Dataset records
● ● ● ● ●
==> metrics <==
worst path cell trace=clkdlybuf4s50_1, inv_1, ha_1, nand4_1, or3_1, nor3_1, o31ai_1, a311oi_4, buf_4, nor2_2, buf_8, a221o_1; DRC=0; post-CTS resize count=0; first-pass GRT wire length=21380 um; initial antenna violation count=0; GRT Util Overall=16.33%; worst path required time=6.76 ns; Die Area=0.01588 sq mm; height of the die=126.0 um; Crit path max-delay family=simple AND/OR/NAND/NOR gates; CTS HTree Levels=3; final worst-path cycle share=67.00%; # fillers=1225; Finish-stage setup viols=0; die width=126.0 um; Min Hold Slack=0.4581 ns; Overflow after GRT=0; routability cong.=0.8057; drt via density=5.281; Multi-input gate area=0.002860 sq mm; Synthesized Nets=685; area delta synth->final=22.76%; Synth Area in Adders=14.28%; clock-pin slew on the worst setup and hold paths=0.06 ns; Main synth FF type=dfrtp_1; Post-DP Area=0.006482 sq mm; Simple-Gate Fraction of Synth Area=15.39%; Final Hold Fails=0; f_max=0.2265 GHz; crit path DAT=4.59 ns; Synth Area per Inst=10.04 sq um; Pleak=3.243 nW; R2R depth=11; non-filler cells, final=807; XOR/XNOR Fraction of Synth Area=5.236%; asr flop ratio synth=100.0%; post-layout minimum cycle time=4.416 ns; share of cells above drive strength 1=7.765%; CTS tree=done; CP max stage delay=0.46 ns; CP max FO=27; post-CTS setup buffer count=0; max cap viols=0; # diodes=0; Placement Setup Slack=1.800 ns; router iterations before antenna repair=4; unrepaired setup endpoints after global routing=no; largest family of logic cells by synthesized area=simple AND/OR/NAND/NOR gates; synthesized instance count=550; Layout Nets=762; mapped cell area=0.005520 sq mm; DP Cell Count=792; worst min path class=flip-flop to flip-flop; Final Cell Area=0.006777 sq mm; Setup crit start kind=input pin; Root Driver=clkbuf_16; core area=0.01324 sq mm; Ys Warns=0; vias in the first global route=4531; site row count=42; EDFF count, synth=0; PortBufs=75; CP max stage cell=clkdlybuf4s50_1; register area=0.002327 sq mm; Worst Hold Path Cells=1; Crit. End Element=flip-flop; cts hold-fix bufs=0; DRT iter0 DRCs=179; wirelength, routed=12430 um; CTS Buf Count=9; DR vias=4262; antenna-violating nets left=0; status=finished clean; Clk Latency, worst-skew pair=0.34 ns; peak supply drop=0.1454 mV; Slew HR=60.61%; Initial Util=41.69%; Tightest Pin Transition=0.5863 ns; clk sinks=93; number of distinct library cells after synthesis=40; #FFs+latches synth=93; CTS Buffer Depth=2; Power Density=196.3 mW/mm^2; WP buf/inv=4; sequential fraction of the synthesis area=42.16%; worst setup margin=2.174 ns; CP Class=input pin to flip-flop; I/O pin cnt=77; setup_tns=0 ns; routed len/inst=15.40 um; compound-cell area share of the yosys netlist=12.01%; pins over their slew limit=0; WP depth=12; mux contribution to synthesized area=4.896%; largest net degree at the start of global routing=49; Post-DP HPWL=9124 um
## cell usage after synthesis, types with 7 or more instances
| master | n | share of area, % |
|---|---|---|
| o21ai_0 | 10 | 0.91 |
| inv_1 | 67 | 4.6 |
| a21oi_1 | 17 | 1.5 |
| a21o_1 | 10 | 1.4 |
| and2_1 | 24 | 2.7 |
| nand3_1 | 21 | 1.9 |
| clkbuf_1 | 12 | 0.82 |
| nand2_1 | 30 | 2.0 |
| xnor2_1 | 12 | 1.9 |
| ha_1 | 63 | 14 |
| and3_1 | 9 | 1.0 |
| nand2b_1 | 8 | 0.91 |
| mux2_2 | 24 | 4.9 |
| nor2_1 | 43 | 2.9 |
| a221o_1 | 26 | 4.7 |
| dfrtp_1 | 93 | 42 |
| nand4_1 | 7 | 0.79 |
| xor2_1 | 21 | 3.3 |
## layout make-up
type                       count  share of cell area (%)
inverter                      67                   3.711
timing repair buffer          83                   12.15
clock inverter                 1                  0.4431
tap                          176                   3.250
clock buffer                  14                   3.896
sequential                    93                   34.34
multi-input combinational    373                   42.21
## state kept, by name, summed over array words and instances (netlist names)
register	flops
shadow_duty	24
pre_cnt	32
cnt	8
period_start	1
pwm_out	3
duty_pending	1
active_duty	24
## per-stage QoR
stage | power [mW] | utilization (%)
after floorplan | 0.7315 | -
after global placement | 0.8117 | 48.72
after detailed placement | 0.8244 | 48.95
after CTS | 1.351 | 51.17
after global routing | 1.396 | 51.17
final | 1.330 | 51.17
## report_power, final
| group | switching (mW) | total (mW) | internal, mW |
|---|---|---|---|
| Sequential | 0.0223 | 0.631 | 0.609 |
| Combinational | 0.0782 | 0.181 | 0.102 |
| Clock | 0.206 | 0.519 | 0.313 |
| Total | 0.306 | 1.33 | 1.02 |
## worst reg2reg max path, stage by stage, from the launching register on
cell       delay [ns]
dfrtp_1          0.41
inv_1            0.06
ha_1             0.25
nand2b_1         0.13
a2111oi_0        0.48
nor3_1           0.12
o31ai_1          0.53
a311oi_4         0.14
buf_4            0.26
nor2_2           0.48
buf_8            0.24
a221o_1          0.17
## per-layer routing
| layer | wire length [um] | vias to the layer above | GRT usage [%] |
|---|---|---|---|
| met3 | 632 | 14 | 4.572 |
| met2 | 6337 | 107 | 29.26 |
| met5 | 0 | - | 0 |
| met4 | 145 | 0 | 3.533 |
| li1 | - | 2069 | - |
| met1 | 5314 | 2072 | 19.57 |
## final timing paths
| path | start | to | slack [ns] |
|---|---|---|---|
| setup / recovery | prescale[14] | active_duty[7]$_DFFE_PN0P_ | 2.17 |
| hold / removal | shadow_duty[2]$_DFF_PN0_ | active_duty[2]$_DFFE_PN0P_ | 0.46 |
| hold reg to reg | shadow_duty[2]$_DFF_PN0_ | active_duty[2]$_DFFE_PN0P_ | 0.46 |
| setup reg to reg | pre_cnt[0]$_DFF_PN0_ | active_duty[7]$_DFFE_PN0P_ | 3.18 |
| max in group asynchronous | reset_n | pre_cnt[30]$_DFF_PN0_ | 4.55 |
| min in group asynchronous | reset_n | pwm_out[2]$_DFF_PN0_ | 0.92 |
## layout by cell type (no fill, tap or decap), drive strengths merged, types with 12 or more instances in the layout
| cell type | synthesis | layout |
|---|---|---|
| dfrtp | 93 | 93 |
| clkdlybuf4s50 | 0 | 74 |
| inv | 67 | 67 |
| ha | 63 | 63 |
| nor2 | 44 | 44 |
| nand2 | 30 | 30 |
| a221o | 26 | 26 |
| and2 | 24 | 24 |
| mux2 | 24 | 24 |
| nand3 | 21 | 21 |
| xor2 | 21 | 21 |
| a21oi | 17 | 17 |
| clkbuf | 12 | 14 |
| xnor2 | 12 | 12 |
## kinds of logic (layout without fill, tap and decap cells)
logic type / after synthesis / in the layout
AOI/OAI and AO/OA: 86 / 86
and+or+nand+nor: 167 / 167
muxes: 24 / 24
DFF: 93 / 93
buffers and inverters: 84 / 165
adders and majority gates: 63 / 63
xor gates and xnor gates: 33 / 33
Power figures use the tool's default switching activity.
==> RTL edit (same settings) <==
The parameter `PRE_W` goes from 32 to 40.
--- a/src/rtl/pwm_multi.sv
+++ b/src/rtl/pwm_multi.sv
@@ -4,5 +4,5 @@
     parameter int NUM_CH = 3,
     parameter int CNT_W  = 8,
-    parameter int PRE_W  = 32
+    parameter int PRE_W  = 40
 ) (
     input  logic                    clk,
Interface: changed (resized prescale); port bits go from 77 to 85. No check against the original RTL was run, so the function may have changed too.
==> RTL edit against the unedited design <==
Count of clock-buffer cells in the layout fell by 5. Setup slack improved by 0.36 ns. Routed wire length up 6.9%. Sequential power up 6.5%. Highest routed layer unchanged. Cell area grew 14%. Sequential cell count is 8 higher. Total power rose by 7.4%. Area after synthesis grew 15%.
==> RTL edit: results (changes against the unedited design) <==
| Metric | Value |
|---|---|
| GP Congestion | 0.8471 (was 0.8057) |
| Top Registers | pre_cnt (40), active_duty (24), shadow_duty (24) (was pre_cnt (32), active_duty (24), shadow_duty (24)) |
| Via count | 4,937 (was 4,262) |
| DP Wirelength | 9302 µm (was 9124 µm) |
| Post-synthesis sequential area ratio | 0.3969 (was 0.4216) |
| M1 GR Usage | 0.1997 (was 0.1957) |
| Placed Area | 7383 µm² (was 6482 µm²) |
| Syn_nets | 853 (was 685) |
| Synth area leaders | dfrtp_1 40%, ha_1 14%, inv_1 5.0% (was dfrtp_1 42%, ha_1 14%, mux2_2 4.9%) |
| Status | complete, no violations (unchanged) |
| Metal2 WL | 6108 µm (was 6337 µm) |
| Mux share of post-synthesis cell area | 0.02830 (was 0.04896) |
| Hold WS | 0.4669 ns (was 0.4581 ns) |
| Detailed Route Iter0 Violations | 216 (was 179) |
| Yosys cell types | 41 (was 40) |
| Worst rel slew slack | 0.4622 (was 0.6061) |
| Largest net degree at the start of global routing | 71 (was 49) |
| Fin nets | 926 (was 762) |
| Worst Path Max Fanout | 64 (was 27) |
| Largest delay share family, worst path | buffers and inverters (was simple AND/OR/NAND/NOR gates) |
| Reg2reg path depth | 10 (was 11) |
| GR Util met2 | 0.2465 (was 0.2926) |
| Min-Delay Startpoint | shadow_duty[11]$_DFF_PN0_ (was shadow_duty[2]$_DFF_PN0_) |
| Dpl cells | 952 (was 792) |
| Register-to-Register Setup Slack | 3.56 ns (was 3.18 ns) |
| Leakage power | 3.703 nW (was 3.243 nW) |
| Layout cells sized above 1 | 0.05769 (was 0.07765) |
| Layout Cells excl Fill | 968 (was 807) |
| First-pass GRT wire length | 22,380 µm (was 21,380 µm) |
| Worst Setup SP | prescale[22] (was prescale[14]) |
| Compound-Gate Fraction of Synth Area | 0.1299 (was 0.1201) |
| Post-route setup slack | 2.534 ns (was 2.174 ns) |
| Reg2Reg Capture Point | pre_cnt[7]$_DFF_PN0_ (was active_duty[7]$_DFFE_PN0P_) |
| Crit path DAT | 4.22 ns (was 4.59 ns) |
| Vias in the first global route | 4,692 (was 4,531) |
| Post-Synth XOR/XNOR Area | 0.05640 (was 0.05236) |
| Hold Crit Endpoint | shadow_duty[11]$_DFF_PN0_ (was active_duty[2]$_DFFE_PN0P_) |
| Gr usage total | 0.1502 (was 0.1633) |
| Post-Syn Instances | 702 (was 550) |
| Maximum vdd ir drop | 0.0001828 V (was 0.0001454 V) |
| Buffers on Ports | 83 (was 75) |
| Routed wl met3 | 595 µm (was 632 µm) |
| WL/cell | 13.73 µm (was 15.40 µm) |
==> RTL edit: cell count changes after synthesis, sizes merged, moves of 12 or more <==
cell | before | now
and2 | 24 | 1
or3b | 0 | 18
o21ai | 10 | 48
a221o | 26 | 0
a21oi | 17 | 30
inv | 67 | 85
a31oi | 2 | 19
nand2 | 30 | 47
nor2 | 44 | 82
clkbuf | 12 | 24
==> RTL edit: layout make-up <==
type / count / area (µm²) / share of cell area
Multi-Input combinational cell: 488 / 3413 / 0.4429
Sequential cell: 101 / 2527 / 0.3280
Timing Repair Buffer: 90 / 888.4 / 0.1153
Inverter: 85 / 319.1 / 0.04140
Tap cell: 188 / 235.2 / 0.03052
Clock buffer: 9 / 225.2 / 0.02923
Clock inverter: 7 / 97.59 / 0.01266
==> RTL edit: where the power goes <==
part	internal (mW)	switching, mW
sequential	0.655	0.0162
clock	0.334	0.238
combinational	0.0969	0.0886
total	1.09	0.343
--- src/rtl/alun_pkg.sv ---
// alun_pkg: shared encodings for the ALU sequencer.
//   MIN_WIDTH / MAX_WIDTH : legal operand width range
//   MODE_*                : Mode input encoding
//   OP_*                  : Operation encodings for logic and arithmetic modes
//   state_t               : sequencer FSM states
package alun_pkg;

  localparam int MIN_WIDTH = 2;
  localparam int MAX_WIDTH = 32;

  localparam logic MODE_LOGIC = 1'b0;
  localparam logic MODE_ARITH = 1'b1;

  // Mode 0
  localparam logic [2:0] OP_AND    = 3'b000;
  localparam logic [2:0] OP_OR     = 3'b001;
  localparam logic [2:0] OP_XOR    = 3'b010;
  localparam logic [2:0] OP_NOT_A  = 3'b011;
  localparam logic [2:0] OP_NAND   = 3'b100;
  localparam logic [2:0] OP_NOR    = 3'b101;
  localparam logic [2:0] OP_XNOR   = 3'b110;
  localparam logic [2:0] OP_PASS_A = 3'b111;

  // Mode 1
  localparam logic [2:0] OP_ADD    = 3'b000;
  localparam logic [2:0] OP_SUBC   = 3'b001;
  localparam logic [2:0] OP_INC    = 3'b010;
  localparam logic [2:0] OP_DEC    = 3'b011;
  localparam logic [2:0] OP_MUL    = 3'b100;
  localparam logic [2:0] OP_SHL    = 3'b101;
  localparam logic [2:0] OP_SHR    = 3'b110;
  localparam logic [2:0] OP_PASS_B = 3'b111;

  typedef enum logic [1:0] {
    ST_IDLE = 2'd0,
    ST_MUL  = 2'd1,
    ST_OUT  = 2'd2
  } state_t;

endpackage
● ● ● ● ●
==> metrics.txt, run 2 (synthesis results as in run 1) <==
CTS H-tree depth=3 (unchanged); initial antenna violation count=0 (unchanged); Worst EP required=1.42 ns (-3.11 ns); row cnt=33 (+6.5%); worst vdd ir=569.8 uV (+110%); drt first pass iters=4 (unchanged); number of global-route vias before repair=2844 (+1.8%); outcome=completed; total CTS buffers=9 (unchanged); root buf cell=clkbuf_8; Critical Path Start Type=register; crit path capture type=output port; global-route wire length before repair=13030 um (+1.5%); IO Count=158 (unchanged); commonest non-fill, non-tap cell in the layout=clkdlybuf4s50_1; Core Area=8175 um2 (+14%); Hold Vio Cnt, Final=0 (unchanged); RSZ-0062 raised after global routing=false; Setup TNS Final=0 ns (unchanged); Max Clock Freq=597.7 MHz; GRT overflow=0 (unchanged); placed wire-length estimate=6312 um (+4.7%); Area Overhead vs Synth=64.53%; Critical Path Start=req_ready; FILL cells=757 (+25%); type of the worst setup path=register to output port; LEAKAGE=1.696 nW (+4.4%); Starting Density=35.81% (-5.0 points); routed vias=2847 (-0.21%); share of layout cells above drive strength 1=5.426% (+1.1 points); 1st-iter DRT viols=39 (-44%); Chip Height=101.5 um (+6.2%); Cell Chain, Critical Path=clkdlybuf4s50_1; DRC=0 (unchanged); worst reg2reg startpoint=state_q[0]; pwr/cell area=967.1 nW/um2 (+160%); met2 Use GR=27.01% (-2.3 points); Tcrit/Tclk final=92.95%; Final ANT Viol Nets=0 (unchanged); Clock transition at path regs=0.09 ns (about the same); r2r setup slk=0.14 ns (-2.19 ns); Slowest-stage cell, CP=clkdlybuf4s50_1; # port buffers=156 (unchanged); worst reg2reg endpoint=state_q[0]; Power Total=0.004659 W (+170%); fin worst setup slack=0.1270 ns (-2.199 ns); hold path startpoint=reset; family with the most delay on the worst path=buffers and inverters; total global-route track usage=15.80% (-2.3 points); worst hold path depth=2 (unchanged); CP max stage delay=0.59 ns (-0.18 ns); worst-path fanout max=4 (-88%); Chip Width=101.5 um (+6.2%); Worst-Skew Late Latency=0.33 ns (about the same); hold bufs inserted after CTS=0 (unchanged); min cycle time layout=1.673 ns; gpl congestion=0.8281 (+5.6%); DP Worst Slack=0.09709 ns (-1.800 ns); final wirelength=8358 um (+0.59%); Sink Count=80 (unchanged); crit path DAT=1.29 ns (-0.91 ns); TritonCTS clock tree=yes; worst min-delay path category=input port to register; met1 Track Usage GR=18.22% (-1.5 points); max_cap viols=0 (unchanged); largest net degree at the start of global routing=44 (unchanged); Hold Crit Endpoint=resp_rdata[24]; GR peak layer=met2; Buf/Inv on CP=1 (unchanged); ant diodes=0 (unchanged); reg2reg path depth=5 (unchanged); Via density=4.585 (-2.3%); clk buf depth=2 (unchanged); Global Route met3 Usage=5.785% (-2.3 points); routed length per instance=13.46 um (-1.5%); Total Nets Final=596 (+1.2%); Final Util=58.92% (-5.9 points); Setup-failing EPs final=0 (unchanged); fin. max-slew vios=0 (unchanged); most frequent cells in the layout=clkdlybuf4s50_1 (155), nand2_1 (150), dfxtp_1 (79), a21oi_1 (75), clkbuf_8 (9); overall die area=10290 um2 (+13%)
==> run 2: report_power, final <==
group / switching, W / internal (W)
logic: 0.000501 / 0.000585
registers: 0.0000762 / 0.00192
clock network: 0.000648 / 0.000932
● ● ● ● ●
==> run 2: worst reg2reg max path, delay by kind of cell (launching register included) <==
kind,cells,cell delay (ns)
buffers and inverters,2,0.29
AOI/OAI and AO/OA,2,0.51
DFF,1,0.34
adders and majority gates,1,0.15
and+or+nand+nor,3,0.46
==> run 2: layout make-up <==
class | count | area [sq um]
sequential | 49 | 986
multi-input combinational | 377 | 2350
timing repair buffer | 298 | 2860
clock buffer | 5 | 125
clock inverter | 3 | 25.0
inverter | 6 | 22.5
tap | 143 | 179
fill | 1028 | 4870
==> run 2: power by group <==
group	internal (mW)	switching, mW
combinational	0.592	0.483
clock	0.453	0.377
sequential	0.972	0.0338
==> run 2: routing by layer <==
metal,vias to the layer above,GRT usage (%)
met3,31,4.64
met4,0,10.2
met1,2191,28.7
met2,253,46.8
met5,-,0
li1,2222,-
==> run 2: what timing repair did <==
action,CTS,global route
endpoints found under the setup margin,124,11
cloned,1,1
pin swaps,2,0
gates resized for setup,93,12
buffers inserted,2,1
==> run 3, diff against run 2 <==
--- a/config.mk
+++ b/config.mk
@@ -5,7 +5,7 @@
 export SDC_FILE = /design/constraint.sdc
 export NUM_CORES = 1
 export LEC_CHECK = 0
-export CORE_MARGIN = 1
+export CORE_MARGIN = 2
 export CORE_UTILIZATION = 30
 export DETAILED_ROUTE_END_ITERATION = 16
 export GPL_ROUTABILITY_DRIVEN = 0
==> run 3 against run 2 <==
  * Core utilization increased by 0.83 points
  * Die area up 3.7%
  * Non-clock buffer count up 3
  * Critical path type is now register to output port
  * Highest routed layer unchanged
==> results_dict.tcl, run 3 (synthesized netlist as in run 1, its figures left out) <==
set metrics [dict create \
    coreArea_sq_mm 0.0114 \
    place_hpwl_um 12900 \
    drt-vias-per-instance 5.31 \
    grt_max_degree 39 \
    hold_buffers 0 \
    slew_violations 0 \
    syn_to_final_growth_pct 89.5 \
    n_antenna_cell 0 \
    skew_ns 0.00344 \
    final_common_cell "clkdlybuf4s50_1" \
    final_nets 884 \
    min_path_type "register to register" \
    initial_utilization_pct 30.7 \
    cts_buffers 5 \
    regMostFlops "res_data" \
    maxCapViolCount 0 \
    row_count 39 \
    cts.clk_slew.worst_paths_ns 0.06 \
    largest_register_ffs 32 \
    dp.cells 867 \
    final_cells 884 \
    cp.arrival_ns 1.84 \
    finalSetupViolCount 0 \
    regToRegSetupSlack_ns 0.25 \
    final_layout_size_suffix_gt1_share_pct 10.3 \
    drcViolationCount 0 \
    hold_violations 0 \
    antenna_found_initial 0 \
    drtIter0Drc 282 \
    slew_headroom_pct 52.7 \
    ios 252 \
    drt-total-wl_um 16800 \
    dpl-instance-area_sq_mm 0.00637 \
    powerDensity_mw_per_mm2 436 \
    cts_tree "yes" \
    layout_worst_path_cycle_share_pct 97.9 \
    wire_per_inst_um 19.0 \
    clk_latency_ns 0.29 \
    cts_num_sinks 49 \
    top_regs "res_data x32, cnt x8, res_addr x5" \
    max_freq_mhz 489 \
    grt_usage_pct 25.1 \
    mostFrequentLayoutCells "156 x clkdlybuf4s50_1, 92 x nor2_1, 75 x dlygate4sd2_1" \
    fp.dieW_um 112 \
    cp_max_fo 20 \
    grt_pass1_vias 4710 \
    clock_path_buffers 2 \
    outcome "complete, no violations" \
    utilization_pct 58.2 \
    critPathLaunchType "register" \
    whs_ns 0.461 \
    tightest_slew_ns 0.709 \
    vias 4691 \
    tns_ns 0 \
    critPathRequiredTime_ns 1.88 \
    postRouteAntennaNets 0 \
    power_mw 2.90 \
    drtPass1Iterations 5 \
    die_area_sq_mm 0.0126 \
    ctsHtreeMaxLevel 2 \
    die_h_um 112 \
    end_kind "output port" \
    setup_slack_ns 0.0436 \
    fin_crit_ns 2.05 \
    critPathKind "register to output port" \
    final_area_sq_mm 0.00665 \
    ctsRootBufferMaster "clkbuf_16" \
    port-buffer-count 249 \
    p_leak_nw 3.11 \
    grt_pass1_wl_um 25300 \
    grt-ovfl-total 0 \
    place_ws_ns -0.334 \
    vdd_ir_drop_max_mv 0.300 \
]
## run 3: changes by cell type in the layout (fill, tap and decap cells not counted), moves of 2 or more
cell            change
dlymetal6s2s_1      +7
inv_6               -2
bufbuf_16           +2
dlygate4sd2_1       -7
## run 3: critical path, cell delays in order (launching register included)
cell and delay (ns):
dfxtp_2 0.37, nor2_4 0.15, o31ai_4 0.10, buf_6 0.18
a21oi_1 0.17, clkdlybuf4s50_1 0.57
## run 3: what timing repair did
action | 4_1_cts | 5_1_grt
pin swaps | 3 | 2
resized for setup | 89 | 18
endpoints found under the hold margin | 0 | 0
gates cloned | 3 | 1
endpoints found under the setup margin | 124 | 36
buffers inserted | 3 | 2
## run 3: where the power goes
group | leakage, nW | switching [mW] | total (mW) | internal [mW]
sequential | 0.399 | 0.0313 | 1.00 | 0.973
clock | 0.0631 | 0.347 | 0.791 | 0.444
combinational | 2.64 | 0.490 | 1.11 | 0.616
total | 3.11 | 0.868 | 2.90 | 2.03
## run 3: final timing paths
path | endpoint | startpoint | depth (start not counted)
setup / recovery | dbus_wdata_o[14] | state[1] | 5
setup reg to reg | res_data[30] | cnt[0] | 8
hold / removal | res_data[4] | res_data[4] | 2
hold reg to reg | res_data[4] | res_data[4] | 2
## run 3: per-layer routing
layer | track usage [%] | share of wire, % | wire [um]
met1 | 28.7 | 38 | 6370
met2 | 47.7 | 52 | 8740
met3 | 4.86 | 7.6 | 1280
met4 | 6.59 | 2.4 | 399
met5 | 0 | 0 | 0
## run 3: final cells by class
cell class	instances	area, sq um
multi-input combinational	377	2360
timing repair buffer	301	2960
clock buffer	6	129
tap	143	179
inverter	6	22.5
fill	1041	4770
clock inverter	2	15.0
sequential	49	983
● ● ● ● ●
[DESCRIPTION OF THE TASK] What do the lines above say from the one containing "(was 685) |" down to the one containing "0.4581 ns) |"? Return them exactly, both end lines included, and only them.

[EXERCISE RESULT]
| Syn_nets | 853 (was 685) |
| Synth area leaders | dfrtp_1 40%, ha_1 14%, inv_1 5.0% (was dfrtp_1 42%, ha_1 14%, mux2_2 4.9%) |
| Status | complete, no violations (unchanged) |
| Metal2 WL | 6108 µm (was 6337 µm) |
| Mux share of post-synthesis cell area | 0.02830 (was 0.04896) |
| Hold WS | 0.4669 ns (was 0.4581 ns) |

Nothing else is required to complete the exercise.